1)ボストン・ポップス管弦楽団&デューク・エリントン
収録アルバム「ボストン・ポップスのデューク・エリントン」。最初はやはりエリントン本人にも登場してもらいましょう。1965年タングルウッドでのコンサートのライヴ盤です。オーケストラの指揮はアーサー・フィードラー。

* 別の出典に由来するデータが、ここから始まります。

==> src/rtl/pwm_fade_pkg.sv <==
// Shared types and helpers for the PWM fade sequencer.
// Optional feature macro: PWM_FADE_GAMMA_EN (adds a perceptual gamma map on
// committed duties; valid for DW=8 only).
package pwm_fade_pkg;

  localparam int DW_DEF = 8;

  typedef enum logic [1:0] {
    IDLE = 2'd0,
    WAIT = 2'd1,
    STEP = 2'd2,
    PEND = 2'd3
  } state_e;

`ifdef PWM_FADE_GAMMA_EN
  // Squared-law map with round-up: 0->0, 1->1, 0x80->0x40, 0xFF->0xFF.
  // The largest intermediate (0xFF*0xFF + 0xFF) still fits in 16 bits.
  function automatic logic [7:0] gamma8(input logic [7:0] w);
    logic [15:0] sq;
    sq = (16'(w) * 16'(w)) + 16'd255;
    return sq[15:8];
  endfunction
`endif

endpackage

==> src/rtl/pwm_fade_step.sv <==
// Combinational saturating step unit: moves cur toward tgt by at most step.
// Sums and differences are formed one bit wider than DW so a large step
// can never wrap past the target.
module pwm_fade_step
  import pwm_fade_pkg::*;
#(
  parameter int DW = DW_DEF
) (
  input  logic [DW-1:0] cur,
  input  logic [DW-1:0] tgt,
  input  logic [DW-1:0] step,
  output logic [DW-1:0] nxt
);

  logic [DW:0] up_sum_s;
  logic [DW:0] dn_diff_s;

  // Next working value, clamped to the target in either direction.
  always_comb begin
    up_sum_s  = {1'b0, cur} + {1'b0, step};
    dn_diff_s = {1'b0, cur} - {1'b0, step};
    nxt       = cur;
    if (step == {DW{1'b0}}) begin
      nxt = cur;
    end else if (tgt > cur) begin
      if (up_sum_s >= {1'b0, tgt}) begin
        nxt = tgt;
      end else begin
        nxt = up_sum_s[DW-1:0];
      end
    end else if (tgt < cur) begin
      // A borrow in the top bit means we stepped below zero: clamp.
      if (dn_diff_s[DW] || (dn_diff_s[DW-1:0] <= tgt)) begin
        nxt = tgt;
      end else begin
        nxt = dn_diff_s[DW-1:0];
      end
    end else begin
      nxt = cur;
    end
  end

endmodule

==> src/rtl/pwm_fade_sequencer.sv <==
// PWM fade sequencer: ramps per-channel working duties toward their targets
// one step per tick and commits them to the PWM generator only on a period
// boundary. One step unit is time-shared across channels.
// Optional feature macro: PWM_FADE_GAMMA_EN (gamma-mapped commit values;
// settle/busy/done always use the linear working values).
module pwm_fade_sequencer
  import pwm_fade_pkg::*;
#(
  parameter int NUM_CH  = 4,
  parameter int DW      = DW_DEF,
  parameter int PRESC_W = 16
) (
  input  logic                 clk,
  input  logic                 rst,
  input  logic                 enable_i,
  input  logic [NUM_CH*DW-1:0] target_i,
  input  logic [DW-1:0]        step_i,
  input  logic [PRESC_W-1:0]   rate_div_i,
  input  logic                 period_end_i,
  output logic [NUM_CH*DW-1:0] duty_o,
  output logic                 busy_o,
  output logic                 done_o
);

  localparam int CH_W = (NUM_CH > 1) ? $clog2(NUM_CH) : 1;

  state_e               state_r;
  state_e               state_nxt_s;
  logic [PRESC_W-1:0]   presc_r;
  logic [PRESC_W-1:0]   presc_nxt_s;
  logic [CH_W-1:0]      ch_r;
  logic [CH_W-1:0]      ch_nxt_s;
  logic [DW-1:0]        working_r [NUM_CH];
  logic                 step_we_s;
  logic                 commit_s;
  logic                 settled_s;
  logic [DW-1:0]        cur_s;
  logic [DW-1:0]        tgt_s;
  logic [DW-1:0]        nxt_s;
  logic [NUM_CH*DW-1:0] commit_val_s;

  // Select the channel currently being stepped; target is sampled live.
  always_comb begin
    cur_s = working_r[ch_r];
    tgt_s = target_i[ch_r*DW +: DW];
  end

  pwm_fade_step #(.DW(DW)) u_step (
    .cur  (cur_s),
    .tgt  (tgt_s),
    .step (step_i),
    .nxt  (nxt_s)
  );

  // Settled when every working value equals its target, before any gamma.
  always_comb begin
    settled_s = 1'b1;
    for (int n = 0; n < NUM_CH; n++) begin
      settled_s = settled_s & (working_r[n] == target_i[n*DW +: DW]);
    end
  end

  // Value presented to the PWM generator at commit time.
  always_comb begin
    commit_val_s = {(NUM_CH*DW){1'b0}};
    for (int n = 0; n < NUM_CH; n++) begin
`ifdef PWM_FADE_GAMMA_EN
      commit_val_s[n*DW +: DW] = gamma8(working_r[n]);
`else
      commit_val_s[n*DW +: DW] = working_r[n];
`endif
    end
  end

  // Next-state logic: prescaler ticks in WAIT, channel sweep in STEP,
  // commit on the period boundary in PEND; disable aborts to IDLE.
  always_comb begin
    state_nxt_s = state_r;
    presc_nxt_s = presc_r;
    ch_nxt_s    = ch_r;
    step_we_s   = 1'b0;
    commit_s    = 1'b0;
    if (!enable_i) begin
      state_nxt_s = IDLE;
      presc_nxt_s = {PRESC_W{1'b0}};
      ch_nxt_s    = {CH_W{1'b0}};
    end else begin
      case (state_r)
        IDLE: begin
          state_nxt_s = WAIT;
          presc_nxt_s = {PRESC_W{1'b0}};
        end
        WAIT: begin
          if (presc_r == rate_div_i) begin
            state_nxt_s = STEP;
            presc_nxt_s = {PRESC_W{1'b0}};
            ch_nxt_s    = {CH_W{1'b0}};
          end else begin
            presc_nxt_s = presc_r + PRESC_W'(1);
          end
        end
        STEP: begin
          step_we_s = 1'b1;
          if (ch_r == CH_W'(NUM_CH - 1)) begin
            state_nxt_s = PEND;
            ch_nxt_s    = {CH_W{1'b0}};
          end else begin
            ch_nxt_s = ch_r + CH_W'(1);
          end
        end
        PEND: begin
          if (period_end_i) begin
            commit_s    = 1'b1;
            state_nxt_s = WAIT;
          end else begin
            state_nxt_s = PEND;
          end
        end
        default: begin
          state_nxt_s = IDLE;
          presc_nxt_s = {PRESC_W{1'b0}};
          ch_nxt_s    = {CH_W{1'b0}};
        end
      endcase
    end
  end

  // FSM, prescaler and channel index registers.
  always_ff @(posedge clk) begin
    if (rst) begin
      state_r <= IDLE;
      presc_r <= {PRESC_W{1'b0}};
      ch_r    <= {CH_W{1'b0}};
    end else begin
      state_r <= state_nxt_s;
      presc_r <= presc_nxt_s;
      ch_r    <= ch_nxt_s;
    end
  end

  // Working duties: one channel written per STEP cycle, held otherwise.
  always_ff @(posedge clk) begin
    if (rst) begin
      for (int n = 0; n < NUM_CH; n++) begin
        working_r[n] <= {DW{1'b0}};
      end
    end else if (step_we_s) begin
      working_r[ch_r] <= nxt_s;
    end
  end

  // Committed duties and handshake flags, updated only at commit.
  always_ff @(posedge clk) begin
    if (rst) begin
      duty_o <= {(NUM_CH*DW){1'b0}};
      busy_o <= 1'b0;
      done_o <= 1'b0;
    end else if (commit_s) begin
      duty_o <= commit_val_s;
      busy_o <= ~settled_s;
      done_o <= busy_o & settled_s;
    end else begin
      done_o <= 1'b0;
    end
  end

endmodule

==> config.mk <==
export PLATFORM = sky130hd
export DESIGN_NAME = pwm_fade_sequencer
export DESIGN_NICKNAME = d
export VERILOG_FILES = /design/src/rtl/pwm_fade_pkg.sv /design/src/rtl/pwm_fade_step.sv /design/src/rtl/pwm_fade_sequencer.sv
export SDC_FILE = /design/constraint.sdc
export NUM_CORES = 1
export LEC_CHECK = 0
export CORE_MARGIN = 2
export CORE_UTILIZATION = 31
export CTS_CLUSTER_SIZE = 14
export DETAILED_ROUTE_END_ITERATION = 8
export PLACE_DENSITY_LB_ADDON = 0.1
export SKIP_LAST_GASP = 1
export SYNTH_ARGS = -nofsm -noshare
export SYNTH_HDL_FRONTEND = slang
export SYNTH_HIERARCHICAL = 1
export SYNTH_SLANG_ARGS = --single-unit
==> constraint.sdc <==
create_clock -name clk -period 4.61 [get_ports clk]
set_input_delay 0.922 -clock clk [delete_from_list [all_inputs] [get_ports clk]]
set_output_delay 0.922 -clock clk [all_outputs]
set_load 0.02 [all_outputs]
* Word-level counts from Yosys, hierarchy flattened
Memories as Yosys holds them, arrays and structs flattened. A register that Yosys moved wholly into a read port is not among the register bits. Cells that the tools add are included. W data, S select, Z words.
Operators by class: add/sub/neg operators 4, bitwise operators 7, muxes and demuxes 29, shift operators 1, $lt $le $gt $ge 4, equality and inequality tests 11, reduce and logical (&&, ||, !) cells 10
Operators with widths (count):
- $mux W8 | 6
- $eq A8 B8 Y1 | 4
- $pmux W16 S2 | 1
- $shiftx A32 B6 Y8 | 1
- $add A16 B1 Y16 const B | 1
- $eq A16 B16 Y1 | 1
- $mux W16 | 1
- $mux W2 | 8
- $mux W1 | 11
- $add A8 B8 Y9 | 1
- $ge A9 B8 Y1 | 1
- $sub A8 B8 Y9 | 1
- $gt A8 B8 Y1 | 1
- $le A8 B8 Y1 | 1
- $logic_not A8 Y1 | 1
- $lt A8 B8 Y1 | 1
- $pmux W2 S4 | 1
- $reduce_or A8 Y1 | 1
- $eq A2 B2 Y1 const B | 3
- $and A1 B1 Y1 | 4
- $ne A2 B2 Y1 const B | 2
- $pmux W2 S2 | 1
- $reduce_and A2 Y1 | 2
- $reduce_bool A2 Y1 | 2
- 6 further kinds | 9
Word-level totals: memories kept 1, bits of input ports 60, bits in registers 54, logic and storage cells 73, bits in writable memories 32, output and inout bits 34
Memories:
- working_r | words 4, width 8, read ports 5, clocked after Yosys merged registers in 1, write ports 4, RTL line pwm_fade_sequencer.sv:33 | logic [DW-1:0] working_r [NUM_CH];

* Depth between registers and ports, before layout
Gate-level depths: netlist of the first run.
depth in word-level cells 8, depth in mapped cells 20, gate-level depth less buffers 18

* Cells and area by module
Netlist of the first run, hierarchy kept.
Modules (own cells, without submodules):
- pwm_fade_sequencer | sequential area each 2082.0 um2, cells an instance 435, area an instance 4372.9 um2, instances 1
- pwm_fade_step | sequential area each 0.0 um2, cells an instance 213, area an instance 1589.0 um2, instances 1

* Worst setup path after synthesis of the first run
No wires, ideal clock.
kind register to register, from register (tool-made name), to memory working_r[3][0] (netlist name) (data pin), data required time 4.355 ns, clock period less this slack 4.213 ns, buffers on the path 1, setup time 0.255 ns, path slack 0.397 ns, data arrival time 3.958 ns, stages on the path, launching flop included 18, cell sequence dfxtp_1 buf_2 mux4_2 ha_1 fa_1 nand2b_1 a21oi_1 a221oi_2 xor2_1 ha_1 nand4_1 nor2_1 a211oi_2 o221ai_4 mux2i_1 o22ai_1 a22o_1 and3_1
RTL lines (RTL line):
- end: declaration | pwm_fade_sequencer.sv:33

==> flow_summary_export.csv, run 1 <==
group,metric,value,unit
worst_setup_path,reg2reg_from,"working_r[2][3]",
placed_design,gp_congestion,0.902,
power,power.switching,0.546,mW
floorplanning,pin_count,94,
synth,yosysTopAreaCellShare,18.8,%
sta,final.min_clock_period,4400,ps
floorplanning,dieHeight,143,µm
worst_setup_path,arrival,4500,ps
final_layout,n_fill_cell,1868,
route,wl_per_cell,19.4,µm
worst_setup_path,crit_type,"input port to flip-flop",
worst_setup_path,rr_worst_depth,17,
final_layout,fin_area,7810,µm²
final_layout,diodes,0,
placed_design,io_buffers,93,
final_layout,layout_common_cells,"clkdlybuf4s50_1, nand2_1, buf_4",
clock_network,clk_pin_slew,60,ps
synth,synth_nets,752,
sta,drv_slew,0,
power,combPwrFrac,22.1,%
power,p_int,1.43,mW
final_layout,nNetsFinal,886,
route,ant_nets,0,
worst_setup_path,cp-end-kind,"flip-flop",
synth,yosys_most_used_dff,"dfxtp_1",
synth,ys_seq_area_share,34.9,%
global_routing,grt_pass1_vias,5256,
floorplanning,core_area,18800,µm²
synth,netlist_area,5960,µm²
sta,worst_slew_pin_slew,1030,ps
final_layout,syn2layout_area_growth,31.0,%
floorplanning,die-area,20400,µm²
hold_path,worstHoldStart,"duty_o[5]",
clock_network,clkSinkCount,88,
global_routing,grt_pass1_wl,29900,µm
synth,yosysWarnings,6,
hold_path,hold_depth,2,
worst_setup_path,r2r_slack,220,ps
clock_network,cts_buffer_depth,2,
global_routing,grt-ovfl-total,0,
worst_setup_path,r2r-end,"working_r[3][0]",
worst_setup_path,critPathRequiredTime,4710,ps
clock_network,numCtsBuffers,9,
synth,yosysTopAreaCell,"dfxtp_1",
power,p_sw_share,27.6,%
synth,synth_area_leaders,"dfxtp_1, edfxtp_1, ha_1, xor2_1, mux4_2",
power,leakage,3.02,nW
clock_network,cts_htree_levels,3,
final_layout,layoutNonFillerInstCount,1021,
synth,avgSynthCellArea,9.20,µm²
global_routing,grt_max_degree,40,
worst_setup_path,critPathMaxFanout,5,
power,p_clk_share,36.2,%
global_routing,grtUsageTotal,19.4,%
floorplanning,die-width,143,µm
clock_network,cts_tree,"yes",
sta,finalSetupViolations,0,
final_layout,final_common_cell,"clkdlybuf4s50_1",
route,routed_wl,19800,µm
hold_path,hold_path_class,"flip-flop to flip-flop",
synth,async_flop_share,0,%
hold_path,holdPathEnd,"duty_o[5]",
flow_run,cap_violations,0,
sta,slew_headroom,31.0,%
power,powerDensity,254,nW/µm²
route,drtIter0Drc,411,
worst_setup_path,start_kind,"input port",
route,vias_per_cell,5.33,
route,drtPass1Iterations,4,
sta,fmax,227,MHz
route,vias,5444,
placed_design,placedInstanceArea,7380,µm²
power,seqPwrFrac,41.7,%
synth,ys_ff_latch,88,
worst_setup_path,startpoint,"step_i[1]",
clock_network,worstSkewPairLatency,350,ps
sta,fin_crit_sh,95.4,%
sta,hold_viol,0,
final_layout,drive_gt1_share,14.5,%
placed_design,place_inst,992,
clock_network,cts_root_buffer,"clkbuf_16",
run_status,status,"finished clean",
floorplanning,fp-row-count,50,
placed_design,detailedPlacementHpwl,15400,µm
power,total_power,1.98,mW
route,drc,0,
sta,skew,5.00,ps
global_routing,antenna_found_initial,0,
synth,synth_cell_types,60,
synth,synth_cells,648,
floorplanning,initial_core_util,31.8,%
power,peakVddDrop,0.188,mV
synth,synth-edff-count,32,
==> cells by family (layout without fill, tap and decap cells) <==
group	count (synthesis)	after routing	share of synthesized area, %
and+or+nand+nor	236	236	20.0
AOI/OAI and AO/OA	126	127	13.8
DFF	88	88	34.9
buffers and inverters	66	204	4.93
xor gates and xnor gates	61	61	8.96
adders and majority gates	44	44	9.49
muxes	27	27	7.91
==> through the flow <==
stage	setup TNS, ps	setup WS (ps)	hold WS [ps]	utilization [%]
finish	0	212	456	41.6
global route	-1250	-62.9	472	41.6
CTS	0	69.6	458	40.9
detailed placement	-5780	-219	449	39.3
global placement	-4030	-164	447	39.3
floorplan	0	397	479	-
==> how the worst max path moves through the flow <==
stage               depth (start not counted)               to
floorplan                                  17  working_r[3][0]
global placement                           16  working_r[3][2]
detailed placement                         17  working_r[3][2]
CTS                                        18  working_r[1][6]
global route                               19  working_r[3][5]
finish                                     19  working_r[3][0]
==> cell type report <==
cell class | instances | area [µm²] | area share (%)
multi-input cells | 495 | 3630 | 46.5
inverters | 36 | 135 | 1.73
well taps | 234 | 293 | 3.75
clock inverters | 2 | 12.5 | 0.160
flip-flops and latches | 88 | 2090 | 26.7
repair buffers | 152 | 1370 | 17.6
clock buffers | 14 | 275 | 3.52
==> power groups by stage <==
| stage | clock network, mW | logic, mW | registers (mW) |
|---|---|---|---|
| 5_1_grt | 0.762 | 0.475 | 0.827 |
| 3_5_place_dp | 0 | 0.404 | 0.845 |
| 3_3_place_gp | 0 | 0.399 | 0.845 |
| 6_report | 0.716 | 0.438 | 0.827 |
| 2_1_floorplan | 0 | 0.231 | 0.837 |
| 4_1_cts | 0.735 | 0.409 | 0.828 |
==> timing repair <==
item | CTS | global route
gates resized for setup | 2 | 10
setup endpoints to repair | 21 | 32
setup buffers | 0 | 12
pin swaps | 0 | 8
gates cloned | 0 | 1
hold buffers | 0 | 0
==> routing by layer <==
metal | track usage (%) | vias up | wire, µm
li1 | - | 2595 | -
met1 | 27.2 | 2633 | 9350
met2 | 30.2 | 189 | 8880
met3 | 3.49 | 27 | 1150
met4 | 6.25 | 0 | 425
met5 | 0 | - | 0
==> synthesized netlist by cell type, types with 4 or more instances <==
library cell  instances
a211oi_1              6
a21oi_1              53
a31oi_1               7
and2_1               25
and3_1               11
buf_2                 6
buf_6                 4
clkbuf_1             15
dfxtp_1              56
edfxtp_1             32
ha_1                 42
inv_1                36
mux2i_1              10
mux4_2               16
nand2_1              91
nand2b_1             11
nand3_1              12
nand4_1              16
nor2_1               24
nor2b_1               4
nor3_1                7
nor4_1               11
o211ai_1              6
o21ai_0              16
o221ai_1              4
o22ai_1               9
or2_2                 5
xnor2_1              11
xor2_1               50
==> registers in the layout, summed over array words and instances (netlist names), named ones only <==
signal	count
duty_o	32
working_r	32
presc_r	16
ch_r	2
state_r	2
busy_o	1
done_o	1
==> worst max-delay path, cell delays in order <==
cell,delay [ps]
clkdlybuf4s50_1,480
inv_1,60
ha_1,290
nor2b_1,120
o21bai_1,120
a211oi_2,290
buf_4,170
nor2_1,40
xnor2_1,150
ha_1,310
nand4_1,110
nor2_2,140
a211oi_2,90
buf_4,160
o221ai_4,300
mux2i_1,240
o22ai_1,100
a22o_1,240
and3_1,160
(Power assumes the default switching activity.)
==> inputs of run 2 (changes only) <==
--- a/config.mk
+++ b/config.mk
@@ -5,12 +5,13 @@
 export SDC_FILE = /design/constraint.sdc
 export NUM_CORES = 1
 export LEC_CHECK = 0
-export CORE_MARGIN = 2
+export CORE_MARGIN = 5
 export CORE_UTILIZATION = 31
 export CTS_CLUSTER_SIZE = 14
 export DETAILED_ROUTE_END_ITERATION = 8
 export PLACE_DENSITY_LB_ADDON = 0.1
 export SKIP_LAST_GASP = 1
+export SLEW_MARGIN = 20
 export SYNTH_ARGS = -nofsm -noshare
 export SYNTH_HDL_FRONTEND = slang
 export SYNTH_HIERARCHICAL = 1
==> run 2 against run 1 <==
Sequential cell count did not move. Clock skew rose by 2.3 ps. Sequential power barely moved. Combinational power fell by 2%. Final area rose by 0.51%. Non-clock buffer count fell by 4. Global-route usage fell by 1.4 points. Hold slack barely moved. Utilization rose by 0.074 points. Setup slack got worse by 77 ps. Critical path type unchanged. Largest power group unchanged.
==> flow_summary_export.csv, run 2 (synthesis gave the netlist of run 1 again) <==
group,metric,value,unit
sta,fmax,223,MHz
sta,fin_setup_tns,0,ps
hold_path,hold_path_class,"flip-flop to flip-flop",
final_layout,layout_common_cells,"clkdlybuf4s50_1, nand2_1, dfxtp_1",
global_routing,grt_max_degree,40,
run_status,status,"finished clean",
floorplanning,die-area,22100,µm²
worst_setup_path,arrival,4580,ps
floorplanning,die-width,149,µm
sta,worst_slew_pin_slew,949,ps
final_layout,n_fill_cell,1870,
route,wl_per_cell,19.3,µm
final_layout,multi_input_area,3650,µm²
route,drtPass1Iterations,5,
sta,fin_crit_sh,97.1,%
final_layout,syn2layout_area_growth,31.7,%
sta,drv_slew,0,
clock_network,cts_tree,"yes",
sta,setup_slack,136,ps
power,peakVddDrop,0.198,mV
placed_design,io_buffers,93,
sta,hold_viol,0,
power,total_power,2.01,mW
floorplanning,initial_core_util,31.7,%
worst_setup_path,path_cells,"clkdlybuf4s50_1, inv_1, ha_1, nor2b_1, o21bai_2, a211oi_2, buf_4, nor2_1, xnor2_2, ha_1, o21ai_0, nor2_1, a211oi_4, o221ai_4, mux2i_1, o22ai_1, a21o_1, and3_1",
worst_setup_path,cp-end-kind,"flip-flop",
clock_network,cts_buffer_depth,2,
route,drtIter0Drc,451,
worst_setup_path,slowest_delay,470,ps
floorplanning,fp-row-count,50,
clock_network,cts_root_buffer,"clkbuf_16",
worst_setup_path,crit_type,"input port to flip-flop",
global_routing,grt_pass1_wl,30700,µm
clock_network,numCtsBuffers,9,
final_layout,reg_top3,"duty_o (32), working_r (32), presc_r (16)",
floorplanning,core_area,18800,µm²
floorplanning,dieHeight,149,µm
global_routing,grt_pass1_vias,5421,
clock_network,clkSinkCount,88,
final_layout,drive_gt1_share,14.0,%
sta,finalSetupViolations,0,
sta,whs,456,ps
placed_design,gp_congestion,0.890,
clock_network,cts_htree_levels,3,
worst_setup_path,slowest_stage,"clkdlybuf4s50_1",
placed_design,detailedPlacementHpwl,15600,µm
worst_setup_path,start_kind,"input port",
worst_setup_path,cp_num_buf_inv,3,
placed_design,placedInstanceArea,7390,µm²
power,powerDensity,256,nW/µm²
clock_network,worstSkewPairLatency,350,ps
worst_setup_path,crit_family,"compound AO/OA/AOI/OAI gates",
sta,final.min_clock_period,4470,ps
power,leakage,3.01,nW
flow_run,cap_violations,0,
route,vias_per_cell,5.19,
global_routing,antenna_found_initial,0,
placed_design,pre_cts_ws,-259,ps
final_layout,finalCoreUtilization,41.7,%
sta,slew_headroom,36.5,%
route,drc,0,
global_routing,grtUsageTotal,18.0,%
final_layout,fin_area,7850,µm²
sta,skew,7.28,ps
final_layout,layoutNonFillerInstCount,1043,
clock_network,clk_pin_slew,60,ps
floorplanning,pin_count,94,
final_layout,regArea,2090,µm²
clock_network,cts_hold_buf,0,
route,vias,5412,
worst_setup_path,critPathRequiredTime,4720,ps
final_layout,final_common_cell,"clkdlybuf4s50_1",
placed_design,place_inst,1015,
worst_setup_path,critPathMaxFanout,5,
final_layout,diodes,0,
final_layout,nNetsFinal,882,
route,ant_nets,0,
global_routing,grt-ovfl-total,0,
route,routed_wl,20100,µm
## run 2: cell types whose count changed in the layout (fill, tap and decap cells not counted), sizes merged
cell,previous run,this run
buf,59,55
clkbuf,14,13
clkinv,1,2
## run 2: final cells by class
| class | instances | share of cell area [%] |
|---|---|---|
| inverter | 36 | 1.72 |
| multi-input combinational | 495 | 46.5 |
| clock buffer | 13 | 3.60 |
| sequential | 88 | 26.6 |
| clock inverter | 3 | 0.271 |
| timing repair buffer | 148 | 17.2 |
| tap | 260 | 4.14 |
## run 2: worst paths after layout
check / from / end / slack [ps] / depth (start not counted)
min: duty_o[30] / duty_o[30] / 460 / 2
max: step_i[1] / working_r[3][4] / 140 / 18
min reg2reg: duty_o[30] / duty_o[30] / 460 / 2
max reg2reg: working_r[2][1] / working_r[3][4] / 150 / 17
## run 2: worst min-delay path: stages (launching register included)
cell,delay [ps]
dfxtp_1,310
nand2_1,50
a21oi_1,50
## run 2: per-layer routing
metal	vias up	routed length, µm	track usage [%]
met4	0	333	4.67
met5	-	0	0
li1	2593	-	-
met1	2604	9680	25.5
met3	23	1270	3.96
met2	192	8830	28.0
## run 2: timing repair
action / CTS / global route
pin swaps: 0 / 4
endpoints found under the setup margin: 32 / 32
gates cloned: 0 / 1
buffers inserted: 0 / 11
resized for setup: 1 / 11
## run 2: power by group
| part | switching (mW) | internal, mW |
|---|---|---|
| Sequential | 0.0132 | 0.813 |
| Clock | 0.323 | 0.432 |
| Combinational | 0.229 | 0.201 |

オーケストラのアレンジはエリントンの崇拝者だったというリチャード・ヘイマンが担当。その壮大なサウンドがオープニングにふさわしいと思って選びました。エリントンの低音を効かせたピアノも楽しめます。
2)エラ・フィッツジェラルド
収録アルバム「デューク・エリントン・ソングブック」。
エリントンオーケストラをバックにして堂々と歌うエラの姿はまさに女王の貫禄。ジャズ・ヴォーカルでは今回泣く泣く外したナット・キング・コールと並んで愛聴しています。
3)ローランド・アルフォンソ&ザ・スカタライツ
実はこれだけタイトルが「スキャラバン」なんですね。もちろん<スカ+キャラヴァン>からきたもの。ザ・スカタライツはスカの大御所ですね。東京スカパラダイスオーケストラのヴァージョンの元となった演奏でもあります。
4)ベルリンフィル・12人のチェリスト達
ベルリンフィルハーモニーのチェリストが集まって出来たグループで、ビートルズのカヴァー集など既に何枚もアルバムを発表しています。対位法を生かしたアレンジも凝っていてなかなか聴かせる仕上がりに。収録アルバム「ムーンライト・セレナーデ」。
5)ランバート、ヘンドリックス&ロス
収録アルバム「シング・エリントン」。ヴォーカリーズが得意な名グループによるカヴァー。アニー・ロスのすっとんきょうな歌い方が何度聴いても面白い。
6)4ジャイアンツ・オブ・スイング
ヴァイオリンのジョー・ヴェヌーティ、マンドリンのジェスロ・バーンズ、ギタリスト、エルドン・シャンブリン、ペダル・スティール・ギターのカーリー・チャーラーといった4人の名人が集合したごきげんなアコースティック・スウィング!77年作の「ス・ワンダフル」収録。
7)マーティン・デニー
この人が取り上げていない訳がない、と思っていたらやっぱりありました。ヴァイブの音色がエキゾ感を盛り上げます。収録アルバム「エキゾチカⅢ」。
8)細野晴臣
マーティン・デニーが出たらこの人を選ばないわけにはいきません。89年の名盤「オムニ・サイトシーイング」に収録。ピアノとホーンはエリントン、ギターはレス・ポール、ドラムはジーン・クルーパをシミュレートして造った<架空のドリーム・メンバー>によるキャラヴァンですが、こういうときにもTR−808を使うのが細野らしいところです。
9)チェット・アトキンス&レス・ポール
レス・ポールつながりです。アルバム「チェスター&レスター」収録のリラックスしたスイング感が堪能できる演奏ですね。ギターの音色がまろやか。
11)ベルト・ケンプフェルト
イージーリスニングの大御所ですね。コーラスの使い方がうまい!
12)ニューヨーク・ヴォイセズ
ラストを飾るのは華やかで完璧なコーラス・ワークと高速スキャットを聴かせる彼等。マンハッタン・トランスファーの下の世代です。デビュー・アルバム「ニューヨーク・ヴォイセズ・デビュー!」に収録。